▸ REQUIRED ACTION:
Nothing is to be altered; the data must be repeated exactly.

▸ Collected data:
◆ ◆ ◆

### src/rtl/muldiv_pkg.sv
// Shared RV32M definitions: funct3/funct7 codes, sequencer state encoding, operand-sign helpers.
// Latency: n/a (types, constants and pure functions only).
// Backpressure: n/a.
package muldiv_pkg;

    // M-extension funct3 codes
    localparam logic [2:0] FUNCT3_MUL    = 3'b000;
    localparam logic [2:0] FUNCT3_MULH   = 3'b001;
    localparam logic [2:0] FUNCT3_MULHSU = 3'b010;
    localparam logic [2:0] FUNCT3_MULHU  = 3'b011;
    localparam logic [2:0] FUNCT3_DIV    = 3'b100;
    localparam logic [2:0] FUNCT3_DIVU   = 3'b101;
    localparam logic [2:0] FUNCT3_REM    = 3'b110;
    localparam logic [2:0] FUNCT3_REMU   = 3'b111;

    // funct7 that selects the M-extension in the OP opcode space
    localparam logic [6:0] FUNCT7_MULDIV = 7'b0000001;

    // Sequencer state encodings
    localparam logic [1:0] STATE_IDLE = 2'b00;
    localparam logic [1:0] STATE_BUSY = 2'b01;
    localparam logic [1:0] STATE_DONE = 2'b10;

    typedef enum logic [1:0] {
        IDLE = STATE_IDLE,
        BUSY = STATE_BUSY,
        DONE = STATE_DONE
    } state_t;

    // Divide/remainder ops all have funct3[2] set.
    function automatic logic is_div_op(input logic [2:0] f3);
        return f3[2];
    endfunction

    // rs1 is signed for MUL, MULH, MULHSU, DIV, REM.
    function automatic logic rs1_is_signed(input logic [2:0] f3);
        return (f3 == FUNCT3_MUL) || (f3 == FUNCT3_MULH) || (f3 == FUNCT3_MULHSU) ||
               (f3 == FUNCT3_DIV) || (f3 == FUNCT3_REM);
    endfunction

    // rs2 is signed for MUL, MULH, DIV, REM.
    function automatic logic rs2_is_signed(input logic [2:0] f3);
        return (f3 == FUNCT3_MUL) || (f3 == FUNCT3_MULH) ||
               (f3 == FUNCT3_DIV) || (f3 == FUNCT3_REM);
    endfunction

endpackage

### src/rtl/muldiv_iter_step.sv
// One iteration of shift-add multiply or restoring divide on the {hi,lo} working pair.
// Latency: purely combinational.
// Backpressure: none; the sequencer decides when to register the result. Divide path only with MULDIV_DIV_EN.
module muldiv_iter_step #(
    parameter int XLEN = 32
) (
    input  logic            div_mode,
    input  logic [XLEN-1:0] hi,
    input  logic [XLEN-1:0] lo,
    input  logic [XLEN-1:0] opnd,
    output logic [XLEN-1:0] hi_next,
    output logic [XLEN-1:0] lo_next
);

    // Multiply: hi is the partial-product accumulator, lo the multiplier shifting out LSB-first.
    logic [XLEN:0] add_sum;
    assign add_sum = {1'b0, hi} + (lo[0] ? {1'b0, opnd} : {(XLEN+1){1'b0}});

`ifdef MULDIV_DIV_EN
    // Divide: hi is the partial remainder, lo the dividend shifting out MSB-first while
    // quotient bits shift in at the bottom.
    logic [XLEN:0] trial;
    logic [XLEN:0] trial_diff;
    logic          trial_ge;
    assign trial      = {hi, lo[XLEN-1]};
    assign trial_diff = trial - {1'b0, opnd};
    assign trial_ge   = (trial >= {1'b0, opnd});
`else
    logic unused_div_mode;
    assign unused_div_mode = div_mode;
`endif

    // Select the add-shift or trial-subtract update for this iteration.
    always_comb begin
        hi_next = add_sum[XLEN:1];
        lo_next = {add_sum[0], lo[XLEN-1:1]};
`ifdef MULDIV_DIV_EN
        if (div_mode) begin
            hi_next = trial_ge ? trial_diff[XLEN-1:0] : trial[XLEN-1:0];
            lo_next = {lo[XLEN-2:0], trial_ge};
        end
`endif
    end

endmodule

◆ ◆ ◆

▸ RESULT OF THE TASK:
### src/rtl/muldiv_pkg.sv
// Shared RV32M definitions: funct3/funct7 codes, sequencer state encoding, operand-sign helpers.
// Latency: n/a (types, constants and pure functions only).
// Backpressure: n/a.
package muldiv_pkg;

    // M-extension funct3 codes
    localparam logic [2:0] FUNCT3_MUL    = 3'b000;
    localparam logic [2:0] FUNCT3_MULH   = 3'b001;
    localparam logic [2:0] FUNCT3_MULHSU = 3'b010;
    localparam logic [2:0] FUNCT3_MULHU  = 3'b011;
    localparam logic [2:0] FUNCT3_DIV    = 3'b100;
    localparam logic [2:0] FUNCT3_DIVU   = 3'b101;
    localparam logic [2:0] FUNCT3_REM    = 3'b110;
    localparam logic [2:0] FUNCT3_REMU   = 3'b111;

    // funct7 that selects the M-extension in the OP opcode space
    localparam logic [6:0] FUNCT7_MULDIV = 7'b0000001;

    // Sequencer state encodings
    localparam logic [1:0] STATE_IDLE = 2'b00;
    localparam logic [1:0] STATE_BUSY = 2'b01;
    localparam logic [1:0] STATE_DONE = 2'b10;

    typedef enum logic [1:0] {
        IDLE = STATE_IDLE,
        BUSY = STATE_BUSY,
        DONE = STATE_DONE
    } state_t;

    // Divide/remainder ops all have funct3[2] set.
    function automatic logic is_div_op(input logic [2:0] f3);
        return f3[2];
    endfunction

    // rs1 is signed for MUL, MULH, MULHSU, DIV, REM.
    function automatic logic rs1_is_signed(input logic [2:0] f3);
        return (f3 == FUNCT3_MUL) || (f3 == FUNCT3_MULH) || (f3 == FUNCT3_MULHSU) ||
               (f3 == FUNCT3_DIV) || (f3 == FUNCT3_REM);
    endfunction

    // rs2 is signed for MUL, MULH, DIV, REM.
    function automatic logic rs2_is_signed(input logic [2:0] f3);
        return (f3 == FUNCT3_MUL) || (f3 == FUNCT3_MULH) ||
               (f3 == FUNCT3_DIV) || (f3 == FUNCT3_REM);
    endfunction

endpackage

### src/rtl/muldiv_iter_step.sv
// One iteration of shift-add multiply or restoring divide on the {hi,lo} working pair.
// Latency: purely combinational.
// Backpressure: none; the sequencer decides when to register the result. Divide path only with MULDIV_DIV_EN.
module muldiv_iter_step #(
    parameter int XLEN = 32
) (
    input  logic            div_mode,
    input  logic [XLEN-1:0] hi,
    input  logic [XLEN-1:0] lo,
    input  logic [XLEN-1:0] opnd,
    output logic [XLEN-1:0] hi_next,
    output logic [XLEN-1:0] lo_next
);

    // Multiply: hi is the partial-product accumulator, lo the multiplier shifting out LSB-first.
    logic [XLEN:0] add_sum;
    assign add_sum = {1'b0, hi} + (lo[0] ? {1'b0, opnd} : {(XLEN+1){1'b0}});

`ifdef MULDIV_DIV_EN
    // Divide: hi is the partial remainder, lo the dividend shifting out MSB-first while
    // quotient bits shift in at the bottom.
    logic [XLEN:0] trial;
    logic [XLEN:0] trial_diff;
    logic          trial_ge;
    assign trial      = {hi, lo[XLEN-1]};
    assign trial_diff = trial - {1'b0, opnd};
    assign trial_ge   = (trial >= {1'b0, opnd});
`else
    logic unused_div_mode;
    assign unused_div_mode = div_mode;
`endif

    // Select the add-shift or trial-subtract update for this iteration.
    always_comb begin
        hi_next = add_sum[XLEN:1];
        lo_next = {add_sum[0], lo[XLEN-1:1]};
`ifdef MULDIV_DIV_EN
        if (div_mode) begin
            hi_next = trial_ge ? trial_diff[XLEN-1:0] : trial[XLEN-1:0];
            lo_next = {lo[XLEN-2:0], trial_ge};
        end
`endif
    end

endmodule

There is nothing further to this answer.